额勒登保有质疑和琳的权力,不仅仅因为他正黄旗满洲副都统兼护军统领、内大臣,更是因为其曾因功两次图绘紫光阁。
无论是军功还是资历,额勒登保都比和琳强太多,如果和琳不是和珅弟弟,接替福康安出任大军统帅的必定是他。
当初朝廷命和琳出任平苗经略消息一出,不少福康安旧部都替额勒登保打抱不平,毕竟和琳从军不过两年,且这两年大多数时间都是负责军需后勤,怎么看和琳都不是担任统帅的最好人选。
奈何,人家有个好哥哥。
不少人也看出这是和珅如此安排是确保新君即位后自己能屹立不倒,然而事实上不少将领,尤其是福康安生前重用的那帮人对和琳,乃至对和珅都是心中不服的。
一来福康安生前常在这帮将领面前表露对和珅的鄙视,二来也是因为宠信和珅的乾隆爷马上就要退位。
都说一朝天子一朝臣,如此,军中的“富察系”自然存了异样想法。
事实上以额勒登保为首的富察系将领对福康安之死一直存疑,当初苗人首领吴半山已经举寨投降,福康安为此还特意送吴半山进京请封。但吴半山莫名其妙于半路逃跑被杀,随后已经投降的苗人复叛,导致前往接收的福康安中伏殉国。
此事太过蹊跷,且能做到公然杀吴半山的也只有和珅,加上福康安一死和琳便接替其成为大军统帅,怎么看福康安的死更像是一场阴谋,而非意外。
如此一来,忠于福康安的富察系将领于公忠于新君,于私要找出福康安之死真相,对和琳这位新统帅自然抵触。
“末将不敢!”
嘴里说着不敢的额勒登保却是毫不客气指出番索伦营全军覆没,健锐营也折损过半,眼下不管是东线的湖广清军还是西线的云贵清军面临的现实情况都不容乐观,因此认为最好等过完年再发起攻势。

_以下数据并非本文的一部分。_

$ cat src/rtl/inst_fetch.sv
// Instruction fetch unit: a single-outstanding request/response engine between imem and the decoder.
// Optional fetch counter output is enabled by defining IFU_FETCH_CNT_EN.
module inst_fetch #(
  parameter logic [31:0] RESET_PC = 32'h8000_0000
) (
  input  logic        clk,
  input  logic        rst,
  output logic        imem_req_valid,
  input  logic        imem_req_ready,
  output logic [31:0] imem_req_addr,
  input  logic        imem_resp_valid,
  input  logic [31:0] imem_resp_data,
  input  logic        redirect_valid,
  input  logic [31:0] redirect_pc,
  input  logic        halt,
  output logic        out_valid,
  input  logic        out_ready,
  output logic [31:0] out_inst,
  output logic [31:0] out_pc
`ifdef IFU_FETCH_CNT_EN
  ,
  output logic [31:0] fetch_cnt
`endif
);

  localparam int unsigned XLEN = 32;

  localparam logic [1:0] S_REQ    = 2'd0;
  localparam logic [1:0] S_WAIT   = 2'd1;
  localparam logic [1:0] S_FULL   = 2'd2;
  localparam logic [1:0] S_HALTED = 2'd3;

  logic [1:0]      state_q, state_d;
  logic [XLEN-1:0] pc_q, pc_d;
  logic [XLEN-1:0] out_inst_q, out_inst_d;
  logic [XLEN-1:0] out_pc_q, out_pc_d;
  logic [XLEN-1:0] pend_pc_q, pend_pc_d;
  logic            kill_q, kill_d;
  logic            pend_q, pend_d;
  logic            halt_pend_q, halt_pend_d;
  logic            req_valid_q, req_valid_d;
  logic            out_valid_q, out_valid_d;

  logic [XLEN-1:0] redir_pc_c;
  logic [1:0]      req_or_halt_c;

  assign redir_pc_c    = {redirect_pc[XLEN-1:2], 2'b00};
  // A pending halt diverts every would-be return to REQ into HALTED.
  assign req_or_halt_c = (halt_pend_q || halt) ? S_HALTED : S_REQ;

  always_ff @(posedge clk or posedge rst) begin
    if (rst) begin
      state_q     <= S_REQ;
      pc_q        <= RESET_PC;
      out_inst_q  <= '0;
      out_pc_q    <= '0;
      pend_pc_q   <= '0;
      kill_q      <= 1'b0;
      pend_q      <= 1'b0;
      halt_pend_q <= 1'b0;
      req_valid_q <= 1'b1;
      out_valid_q <= 1'b0;
    end else begin
      state_q     <= state_d;
      pc_q        <= pc_d;
      out_inst_q  <= out_inst_d;
      out_pc_q    <= out_pc_d;
      pend_pc_q   <= pend_pc_d;
      kill_q      <= kill_d;
      pend_q      <= pend_d;
      halt_pend_q <= halt_pend_d;
      req_valid_q <= req_valid_d;
      out_valid_q <= out_valid_d;
    end
  end

  always_comb begin
    state_d     = state_q;
    pc_d        = pc_q;
    out_inst_d  = out_inst_q;
    out_pc_d    = out_pc_q;
    pend_pc_d   = pend_pc_q;
    kill_d      = kill_q;
    pend_d      = pend_q;
    halt_pend_d = halt_pend_q | halt;

    case (state_q)
      S_REQ: begin
        if (redirect_valid) begin
          pend_pc_d = redir_pc_c;
        end
        // The address on the bus stays put until accepted; a redirect only becomes a kill on acceptance.
        if (imem_req_ready) begin
          state_d = S_WAIT;
          if (redirect_valid || pend_q) begin
            kill_d = 1'b1;
            pend_d = 1'b0;
          end
        end else if (redirect_valid) begin
          pend_d = 1'b1;
        end
      end
      S_WAIT: begin
        if (redirect_valid) begin
          pend_pc_d = redir_pc_c;
          kill_d    = 1'b1;
        end
        if (imem_resp_valid) begin
          kill_d = 1'b0;
          if (redirect_valid) begin
            state_d = req_or_halt_c;
            pc_d    = redir_pc_c;
          end else if (kill_q) begin
            state_d = req_or_halt_c;
            pc_d    = pend_pc_q;
          end else begin
            state_d    = S_FULL;
            out_inst_d = imem_resp_data;
            out_pc_d   = pc_q;
          end
        end
      end
      S_FULL: begin
        // A redirect wins over a same-cycle decoder handshake.
        if (redirect_valid) begin
          state_d = req_or_halt_c;
          pc_d    = redir_pc_c;
        end else if (out_ready) begin
          state_d = req_or_halt_c;
          pc_d    = pc_q + XLEN'(4);
        end
      end
      default: begin
        state_d = S_HALTED;
      end
    endcase

    req_valid_d = (state_d == S_REQ);
    out_valid_d = (state_d == S_FULL);
  end

  assign imem_req_valid = req_valid_q;
  assign imem_req_addr  = pc_q;
  assign out_valid      = out_valid_q;
  assign out_inst       = out_inst_q;
  assign out_pc         = out_pc_q;

`ifdef IFU_FETCH_CNT_EN
  // Counts instructions actually delivered to the decoder.
  logic [XLEN-1:0] fetch_cnt_q;
  logic            deliver_c;

  assign deliver_c = (state_q == S_FULL) && out_ready && !redirect_valid;

  always_ff @(posedge clk or posedge rst) begin
    if (rst) begin
      fetch_cnt_q <= '0;
    end else if (deliver_c) begin
      fetch_cnt_q <= fetch_cnt_q + XLEN'(1);
    end
  end

  assign fetch_cnt = fetch_cnt_q;
`else
  // No delivery counter in this build.
`endif

endmodule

原因有三,一让现有兵马得以休整,补充粮械;二来也让八旗兵,尤其刚到苗疆的热河兵适应气候;三来朝廷从各省往苗疆调集的兵马大多在途中,也需要时间集结。
十四岁就以马甲身份从征缅甸和大小金川的额勒登保意见无疑十分中肯的,只是其意见却不符合和琳利益,或者说不符合和珅一党的利益。且额勒登保作为福康安嫡系带头反对和琳,本身也被视为一种“危险”信号。
新任云贵总督勒保便有意无意看了眼额勒登保,认为额勒登保虽有道理,但其当众质疑和琳决定还是缺了些“政治智慧”。
“福大帅生前常言剿苗如治水,宜疏不宜堵,宜缓不宜急。如今大帅尸骨未寒…”
明显缺乏“政治智慧”的额勒登保发言被和琳直接生生打断:“你口口声声福大帅生前如何,那本帅倒要问你,前年征高原福大帅下令抛弃辎重,此事,你额勒登保可记得?”
“末将自然记得!”
额勒登保脱口便道,他怎么可能不记得,因为他就在军中。
“既然记得,本帅问你,福大帅当时下令抛弃辎重是不是也不顾实情,可结果呢?”
和琳微哼一声,环视帐中诸将,“为将者,当审时度势,更当有破釜沉舟之勇。若事事求稳,畏首畏尾,何以建功立业?何以报效皇恩?”
额勒登保张了张嘴,竟一时无言。
那一次急行军结果虽然是好的,但实际真是冒险,当时福大帅下此命令时他还与德愣泰等人规劝过,福大帅却一意孤行,还好赌对了。
但眼下情形不同,苗疆战事东西两线都遭惨败,最能打的索伦营也全军覆没,十几万苗匪非一朝一夕可定,急于求成只会损兵折将。